I’m 2 years a pensioner in France, 3 years off in UK – guaranteed 5- 20 years under LCP

I’m 64 and three years from pension in Great Britain – and Webb warns that I’m getting Britain into trouble

While Ian Johnston reports of pushback on a rise to a state pension age of 64 in France, Laura warns of a drastic revision of the UK pension by former pension minister Webb over here.

You can read Laura’s article here

She shudders when she thinks of people like me being a burden on her generation. I know what she means, a few years back, people like me would be dying , but this person is going to live a lot longer than I would have – not least due to surgery like the stuff I’ve just had.
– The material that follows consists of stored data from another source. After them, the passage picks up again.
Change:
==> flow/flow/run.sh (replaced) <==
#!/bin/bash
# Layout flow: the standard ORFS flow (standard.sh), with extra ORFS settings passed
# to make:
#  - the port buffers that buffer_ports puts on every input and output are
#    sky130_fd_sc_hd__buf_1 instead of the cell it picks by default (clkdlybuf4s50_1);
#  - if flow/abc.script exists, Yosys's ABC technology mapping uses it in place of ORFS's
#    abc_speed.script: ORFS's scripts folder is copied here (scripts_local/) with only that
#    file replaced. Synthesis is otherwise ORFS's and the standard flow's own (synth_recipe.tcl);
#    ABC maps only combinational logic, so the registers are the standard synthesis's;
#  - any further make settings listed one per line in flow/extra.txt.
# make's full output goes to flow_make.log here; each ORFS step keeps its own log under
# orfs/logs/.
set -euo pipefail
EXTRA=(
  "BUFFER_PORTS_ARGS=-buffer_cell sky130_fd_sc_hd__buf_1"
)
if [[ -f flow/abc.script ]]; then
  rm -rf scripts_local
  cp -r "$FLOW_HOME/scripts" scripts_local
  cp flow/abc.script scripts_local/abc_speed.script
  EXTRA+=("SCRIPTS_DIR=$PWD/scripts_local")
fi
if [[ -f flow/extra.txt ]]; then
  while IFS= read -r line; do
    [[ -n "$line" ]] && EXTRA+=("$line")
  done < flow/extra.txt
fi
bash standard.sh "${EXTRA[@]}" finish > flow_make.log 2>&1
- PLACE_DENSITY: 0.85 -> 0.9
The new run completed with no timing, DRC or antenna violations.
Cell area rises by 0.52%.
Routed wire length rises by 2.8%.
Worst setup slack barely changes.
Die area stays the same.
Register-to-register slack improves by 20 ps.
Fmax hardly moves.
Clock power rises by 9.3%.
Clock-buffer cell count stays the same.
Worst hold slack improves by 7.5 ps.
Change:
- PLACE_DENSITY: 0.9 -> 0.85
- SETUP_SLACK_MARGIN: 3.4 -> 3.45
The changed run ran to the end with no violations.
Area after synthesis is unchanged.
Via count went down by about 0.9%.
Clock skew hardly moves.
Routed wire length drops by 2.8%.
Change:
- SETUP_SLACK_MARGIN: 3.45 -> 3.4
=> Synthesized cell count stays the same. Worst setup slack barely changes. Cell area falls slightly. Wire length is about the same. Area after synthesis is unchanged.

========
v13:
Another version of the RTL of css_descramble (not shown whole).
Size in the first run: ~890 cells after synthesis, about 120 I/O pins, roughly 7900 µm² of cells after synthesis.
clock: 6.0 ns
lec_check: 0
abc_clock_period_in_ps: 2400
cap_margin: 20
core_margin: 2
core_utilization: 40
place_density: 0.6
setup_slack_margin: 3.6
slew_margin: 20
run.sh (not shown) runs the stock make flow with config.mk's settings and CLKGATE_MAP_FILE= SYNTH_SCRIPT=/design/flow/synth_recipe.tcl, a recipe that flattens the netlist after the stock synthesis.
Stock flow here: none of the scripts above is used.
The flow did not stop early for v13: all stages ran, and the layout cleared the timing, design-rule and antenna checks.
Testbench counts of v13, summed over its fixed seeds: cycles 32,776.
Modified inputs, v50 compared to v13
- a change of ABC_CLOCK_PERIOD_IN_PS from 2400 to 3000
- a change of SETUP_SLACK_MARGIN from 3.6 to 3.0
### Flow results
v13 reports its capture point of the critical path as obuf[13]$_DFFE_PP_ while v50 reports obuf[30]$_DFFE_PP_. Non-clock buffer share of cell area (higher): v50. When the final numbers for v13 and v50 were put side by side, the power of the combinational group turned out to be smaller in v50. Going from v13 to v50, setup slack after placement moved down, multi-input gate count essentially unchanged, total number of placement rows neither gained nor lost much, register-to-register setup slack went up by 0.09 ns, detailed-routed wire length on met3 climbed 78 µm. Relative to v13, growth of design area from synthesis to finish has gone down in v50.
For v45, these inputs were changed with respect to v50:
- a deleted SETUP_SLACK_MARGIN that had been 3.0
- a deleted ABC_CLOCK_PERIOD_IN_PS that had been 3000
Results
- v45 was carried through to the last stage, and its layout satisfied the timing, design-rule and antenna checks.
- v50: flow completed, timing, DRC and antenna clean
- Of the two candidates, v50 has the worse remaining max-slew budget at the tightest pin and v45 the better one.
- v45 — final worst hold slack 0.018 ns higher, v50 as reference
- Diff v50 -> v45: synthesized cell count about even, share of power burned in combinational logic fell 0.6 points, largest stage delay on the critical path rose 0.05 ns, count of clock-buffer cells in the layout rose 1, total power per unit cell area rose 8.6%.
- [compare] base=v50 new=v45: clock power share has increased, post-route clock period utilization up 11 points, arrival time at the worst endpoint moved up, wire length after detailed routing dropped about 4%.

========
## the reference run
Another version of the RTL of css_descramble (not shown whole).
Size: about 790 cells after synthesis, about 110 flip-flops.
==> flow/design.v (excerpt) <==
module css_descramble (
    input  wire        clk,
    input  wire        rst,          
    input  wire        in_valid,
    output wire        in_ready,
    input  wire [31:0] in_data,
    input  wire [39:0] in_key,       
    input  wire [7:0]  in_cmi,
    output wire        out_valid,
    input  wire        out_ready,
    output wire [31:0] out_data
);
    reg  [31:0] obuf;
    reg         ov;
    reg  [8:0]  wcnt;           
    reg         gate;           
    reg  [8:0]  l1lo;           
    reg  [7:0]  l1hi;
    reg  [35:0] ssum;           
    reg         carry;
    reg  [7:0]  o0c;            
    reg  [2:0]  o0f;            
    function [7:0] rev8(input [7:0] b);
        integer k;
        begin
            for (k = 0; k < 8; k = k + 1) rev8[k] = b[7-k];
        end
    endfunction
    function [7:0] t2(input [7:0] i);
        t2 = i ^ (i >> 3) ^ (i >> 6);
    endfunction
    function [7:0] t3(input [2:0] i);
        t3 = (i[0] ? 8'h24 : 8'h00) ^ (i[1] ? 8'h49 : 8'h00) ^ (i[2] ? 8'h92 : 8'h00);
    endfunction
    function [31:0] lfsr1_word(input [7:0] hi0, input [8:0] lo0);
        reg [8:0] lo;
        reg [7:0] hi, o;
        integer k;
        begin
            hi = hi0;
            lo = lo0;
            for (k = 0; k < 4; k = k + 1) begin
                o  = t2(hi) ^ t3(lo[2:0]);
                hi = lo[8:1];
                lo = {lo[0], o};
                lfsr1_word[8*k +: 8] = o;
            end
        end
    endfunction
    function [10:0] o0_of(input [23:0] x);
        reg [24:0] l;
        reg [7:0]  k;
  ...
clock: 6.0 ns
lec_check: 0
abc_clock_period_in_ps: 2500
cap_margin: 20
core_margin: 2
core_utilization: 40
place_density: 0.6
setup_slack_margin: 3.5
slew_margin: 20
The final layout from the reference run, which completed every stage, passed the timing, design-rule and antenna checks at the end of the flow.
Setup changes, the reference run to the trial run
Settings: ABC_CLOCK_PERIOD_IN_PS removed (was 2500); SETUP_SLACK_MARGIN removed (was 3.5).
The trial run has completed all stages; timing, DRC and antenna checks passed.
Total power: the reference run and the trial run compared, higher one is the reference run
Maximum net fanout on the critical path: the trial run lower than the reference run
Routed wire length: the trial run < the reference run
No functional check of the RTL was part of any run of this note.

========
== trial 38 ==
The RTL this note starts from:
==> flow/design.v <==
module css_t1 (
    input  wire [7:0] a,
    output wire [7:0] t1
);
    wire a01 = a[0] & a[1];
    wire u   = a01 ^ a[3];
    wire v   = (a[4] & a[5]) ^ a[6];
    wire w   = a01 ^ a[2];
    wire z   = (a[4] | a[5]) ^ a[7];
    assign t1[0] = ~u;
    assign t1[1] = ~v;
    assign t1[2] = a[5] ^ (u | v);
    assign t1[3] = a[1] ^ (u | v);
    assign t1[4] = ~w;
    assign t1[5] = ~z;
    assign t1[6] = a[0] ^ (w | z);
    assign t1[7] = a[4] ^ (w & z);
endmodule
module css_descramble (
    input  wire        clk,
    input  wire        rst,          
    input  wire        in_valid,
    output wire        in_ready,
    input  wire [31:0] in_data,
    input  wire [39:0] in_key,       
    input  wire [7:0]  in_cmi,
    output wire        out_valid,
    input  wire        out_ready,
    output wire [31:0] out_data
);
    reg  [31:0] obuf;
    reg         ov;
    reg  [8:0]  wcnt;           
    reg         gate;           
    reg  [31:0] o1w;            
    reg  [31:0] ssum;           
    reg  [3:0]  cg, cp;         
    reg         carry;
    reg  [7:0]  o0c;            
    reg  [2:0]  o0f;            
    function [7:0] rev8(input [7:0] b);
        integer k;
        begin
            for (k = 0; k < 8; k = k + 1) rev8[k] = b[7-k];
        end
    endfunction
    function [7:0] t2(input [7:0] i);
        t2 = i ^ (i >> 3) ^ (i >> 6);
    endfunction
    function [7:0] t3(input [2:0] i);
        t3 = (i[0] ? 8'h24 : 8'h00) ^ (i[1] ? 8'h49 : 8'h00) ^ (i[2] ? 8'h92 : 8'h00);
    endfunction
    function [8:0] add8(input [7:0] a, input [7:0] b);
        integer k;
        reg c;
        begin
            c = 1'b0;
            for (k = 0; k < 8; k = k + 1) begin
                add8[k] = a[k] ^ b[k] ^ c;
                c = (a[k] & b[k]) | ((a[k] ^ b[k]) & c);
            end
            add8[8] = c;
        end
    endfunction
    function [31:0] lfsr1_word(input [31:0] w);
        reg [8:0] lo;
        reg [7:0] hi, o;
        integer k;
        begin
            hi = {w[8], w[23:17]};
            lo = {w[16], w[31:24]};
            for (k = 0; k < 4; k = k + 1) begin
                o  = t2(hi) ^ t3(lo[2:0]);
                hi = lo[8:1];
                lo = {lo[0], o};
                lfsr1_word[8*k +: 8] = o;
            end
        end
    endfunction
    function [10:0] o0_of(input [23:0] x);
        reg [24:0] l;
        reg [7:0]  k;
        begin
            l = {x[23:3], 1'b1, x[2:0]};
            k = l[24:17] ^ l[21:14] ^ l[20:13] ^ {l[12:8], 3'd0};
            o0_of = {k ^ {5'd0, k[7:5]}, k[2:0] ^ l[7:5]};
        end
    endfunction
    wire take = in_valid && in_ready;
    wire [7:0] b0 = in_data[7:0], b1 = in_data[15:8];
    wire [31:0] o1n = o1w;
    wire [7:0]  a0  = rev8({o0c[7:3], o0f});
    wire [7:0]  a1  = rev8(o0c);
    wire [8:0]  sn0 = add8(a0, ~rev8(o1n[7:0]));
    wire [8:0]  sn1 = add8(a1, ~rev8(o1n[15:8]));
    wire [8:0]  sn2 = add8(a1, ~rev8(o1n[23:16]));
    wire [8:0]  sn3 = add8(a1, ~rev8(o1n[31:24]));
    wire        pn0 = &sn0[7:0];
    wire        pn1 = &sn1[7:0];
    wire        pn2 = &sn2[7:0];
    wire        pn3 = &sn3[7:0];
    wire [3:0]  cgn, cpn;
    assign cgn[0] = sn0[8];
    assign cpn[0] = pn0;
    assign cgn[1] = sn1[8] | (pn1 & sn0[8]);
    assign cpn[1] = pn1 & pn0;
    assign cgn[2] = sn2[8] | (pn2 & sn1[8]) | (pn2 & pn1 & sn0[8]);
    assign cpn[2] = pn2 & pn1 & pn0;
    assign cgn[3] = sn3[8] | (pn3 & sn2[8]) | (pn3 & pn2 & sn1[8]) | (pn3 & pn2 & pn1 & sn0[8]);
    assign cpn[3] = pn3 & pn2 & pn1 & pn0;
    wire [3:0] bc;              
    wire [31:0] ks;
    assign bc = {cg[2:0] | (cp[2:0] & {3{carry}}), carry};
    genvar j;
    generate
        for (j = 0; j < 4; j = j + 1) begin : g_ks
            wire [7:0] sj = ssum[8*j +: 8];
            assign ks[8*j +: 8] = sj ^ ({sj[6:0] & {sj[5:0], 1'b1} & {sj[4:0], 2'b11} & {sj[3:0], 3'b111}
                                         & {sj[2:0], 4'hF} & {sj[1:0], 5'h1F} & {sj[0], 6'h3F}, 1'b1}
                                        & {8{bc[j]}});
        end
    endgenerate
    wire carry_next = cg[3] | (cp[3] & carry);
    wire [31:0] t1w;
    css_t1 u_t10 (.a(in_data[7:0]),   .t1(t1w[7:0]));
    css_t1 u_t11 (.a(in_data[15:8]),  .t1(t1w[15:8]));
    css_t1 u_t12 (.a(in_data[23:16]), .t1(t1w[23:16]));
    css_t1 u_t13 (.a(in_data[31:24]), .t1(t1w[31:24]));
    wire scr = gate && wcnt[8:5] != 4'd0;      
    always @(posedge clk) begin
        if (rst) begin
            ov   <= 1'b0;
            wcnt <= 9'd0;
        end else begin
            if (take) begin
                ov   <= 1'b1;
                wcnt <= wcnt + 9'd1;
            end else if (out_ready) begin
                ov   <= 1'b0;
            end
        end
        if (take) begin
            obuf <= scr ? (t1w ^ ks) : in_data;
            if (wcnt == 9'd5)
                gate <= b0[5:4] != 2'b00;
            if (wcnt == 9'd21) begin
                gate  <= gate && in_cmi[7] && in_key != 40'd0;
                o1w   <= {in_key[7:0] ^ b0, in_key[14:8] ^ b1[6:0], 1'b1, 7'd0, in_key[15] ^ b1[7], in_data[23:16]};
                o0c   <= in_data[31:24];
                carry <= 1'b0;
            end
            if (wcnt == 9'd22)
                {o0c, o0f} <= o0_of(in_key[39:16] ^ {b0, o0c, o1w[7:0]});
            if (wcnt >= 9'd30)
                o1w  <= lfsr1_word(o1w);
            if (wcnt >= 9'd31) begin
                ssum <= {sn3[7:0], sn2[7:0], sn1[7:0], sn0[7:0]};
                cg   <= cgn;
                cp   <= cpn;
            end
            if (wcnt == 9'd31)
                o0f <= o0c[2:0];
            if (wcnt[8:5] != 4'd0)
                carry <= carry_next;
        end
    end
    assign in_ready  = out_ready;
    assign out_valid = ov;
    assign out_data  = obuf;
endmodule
I’ve just come out of a couple of days in a ward on men of whom I was the only non-pensioner. I told one I was involved in private pensions and he hadn’t got one, nor had the bloke in the bed on the other side of him.

For many older people, the state pension is the only pension. For all our talk of 8% or 12% as the auto-enrolment rate, for older people , the amount of pension they get is still linked to the amount they earned via a distant memory of SERPS and S2P.

Laura’s generation, Tom McPhail and Steve Webb’s generation and the generation in the short stay ward of Westmoreland hospital (UCH – thanks ) have different levels of reality. I suspect it’s not till you are 66 today , 67 shortly that state pension is that real.


What can we afford?

What Steve is actually saying is much more complicated than Laura’s thinking or mine for that matter (what will we get) and comes back to what can we afford – not in 2025 but through 2050 till towards the next century (that’s what happens when Webb teams up with Stuart McDonald – two regular boffins).

LCP argue that the best way to put the State Pension funding on a firmer footing would be to set SPAs so that people could, on average, expect to receive a pension for a fixed period, such as twenty years. This means that as life expectancies improve, retirements will stay the same length, but working lives will gradually lengthen, thereby making the system more affordable.

However, if this approach were adopted, some people in parts of the country with low life expectancy could find that they only received the State Pension for a few years, hitting them harder than those in longer-lived areas.

In response to this, LCP also proposes the radical idea of having a “guarantee period”, i.e. a minimum payout for State Pensions. This would mirror the way that private sector annuities work, with minimum “guarantee periods” being the norm.

Under the LCP proposal, anyone reaching State Pension Age would be guaranteed that they – or their estate – would receive five years’ worth of payments. This would not add greatly to the cost of the system (because most people who retire draw a pension for at least five years in any case) but would focus protection on the most deprived groups with the lowest life expectancy. This, in turn, would make it easier to justify a faster schedule of State Pension increases to make the system as a whole more sustainable.

As you go from France, through Britain today – to the Britain of tomorrow, the emphasis changes from what we can get away with to what we can afford.

What Steve wants to get away from is pure social insurance where the bloke in the ward next to me (69 years old) told me that he didn’t expect to make five years a pensioner (he has the big C). I could see the sadness on his face, he had no wife.

Here are Stuart and Steve’s suggestions, they do not suppose we will pay less in future years, just more in a rather more focussed way.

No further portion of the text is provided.